Wenzhen Duan, Zhiming Zhang, Don M. Gash, Mark P. Mattson

Research output: Contribution to journalArticlepeer-review

92 Scopus citations


Dysfunction and death of midbrain dopaminergic neurons underlies the clinical features of Parkinson's disease (PD). Increasing evidence suggests roles for oxidative stress and a form of cell death called apoptosis in the pathogenesis of PD. We recently identified a 38-kd protein called prostate apoptosis response-4 (Par-4), which is rapidly induced in cultured neurons after exposure to apoptotic insults, and appears to play a necessary, role in the cell death process. We now report that Par-4 levels increase dramatically in midbrain dopaminergic neurons of monkeys and mice exposed to 1-methyl-4- phenyl-1,2,3,6-tetrahydropyridine (MPTP). The increase in Par-4 levels occurs in both neuronal cell bodies in the substantia nigra and their axon terminals in the striatum, and precedes loss of tyrosine hydroxylase immunoreactivity and cell death.

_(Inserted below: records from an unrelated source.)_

Source: an optimization exercise on an open RTL-to-GDS flow (aim: small area, a short achievable clock period and few clock cycles per item). Production flows keep margins and buffers that such runs may drop.
Function was checked by simulation only, so behaviour that the tests miss may differ from the original.
No activity file was given, so power comes from the tool's default toggle rates.

$ cat flow/flow/run.sh
#!/bin/bash
# Standard ORFS layout, with two changes to how it is made:
#  - ports are buffered with sky130_fd_sc_hd__buf_1 instead of the buffer
#    buffer_ports picks by itself (clkdlybuf4s50_1);
#  - repair_timing is asked to keep a setup slack margin, so the resizer works
#    on the critical paths although the 50 ns clock is met with a wide margin.
# The design, clock period and constraints are the standard flow's, unchanged.
set -euo pipefail
export BUFFER_PORTS_ARGS="-buffer_cell sky130_fd_sc_hd__buf_1"
export SETUP_SLACK_MARGIN=38.5
bash standard.sh > standard.log 2>&1
$ cat flow/standard.sh
#!/bin/bash
# synth_recipe.tcl (not shown) runs the flow's synth.tcl, then flattens the netlist and writes it again
# the make line also repeats each setting of config.mk as NAME=value (left out here)
make -C /OpenROAD-flow-scripts/flow DESIGN_CONFIG=/design/flow/config.mk WORK_HOME=/design/flow/orfs CLKGATE_MAP_FILE= SYNTH_SCRIPT=/design/flow/synth_recipe.tcl "${@:-finish}"
$ cat flow/config.mk
export PLATFORM = sky130hd
export DESIGN_NAME = scb_bank
export DESIGN_NICKNAME = scb_bank
export VERILOG_FILES = /design/flow/design.v
export SDC_FILE = /design/flow/constraint.sdc
export NUM_CORES = 4
export LEC_CHECK = 0
export ABC_AREA = 1
export CAP_MARGIN = 20
export CORE_MARGIN = 2
export CORE_UTILIZATION = 40
export CTS_BUF_LIST = sky130_fd_sc_hd__clkbuf_4
export SLEW_MARGIN = 20
export TNS_END_PERCENT = 10
$ cat flow/constraint.sdc
create_clock -name core_clock -period 50.0 [get_ports {clk}]
set_input_delay 10.0000 -clock core_clock [delete_from_list [all_inputs] [get_ports {clk}]]
set_output_delay 10.0000 -clock core_clock [all_outputs]
set_load 0.01 [all_outputs]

In the monkey model, Par-4 levels were also increased in several brain regions (red nucleus, lateral geniculate nucleus, and cerebral cortex) in which functional alterations have previously been documented in PD patients and MPTP-treated monkeys. Exposure of cultured human dopaminergic neural cells to the complex I inhibitor rotenone, or to Fe2+, resulted in Par-4 induction, mitochondrial dysfunction, and subsequent apoptosis. Blockade of Par-4 induction by antisense treatment prevented rotenone- and Fe2+-induced mitochondrial dysfunction and apoptosis demonstrating a critical role for Par-4 in the cell death process. The data suggest that Par- 4 may be involved in the neurodegenerative process in PD.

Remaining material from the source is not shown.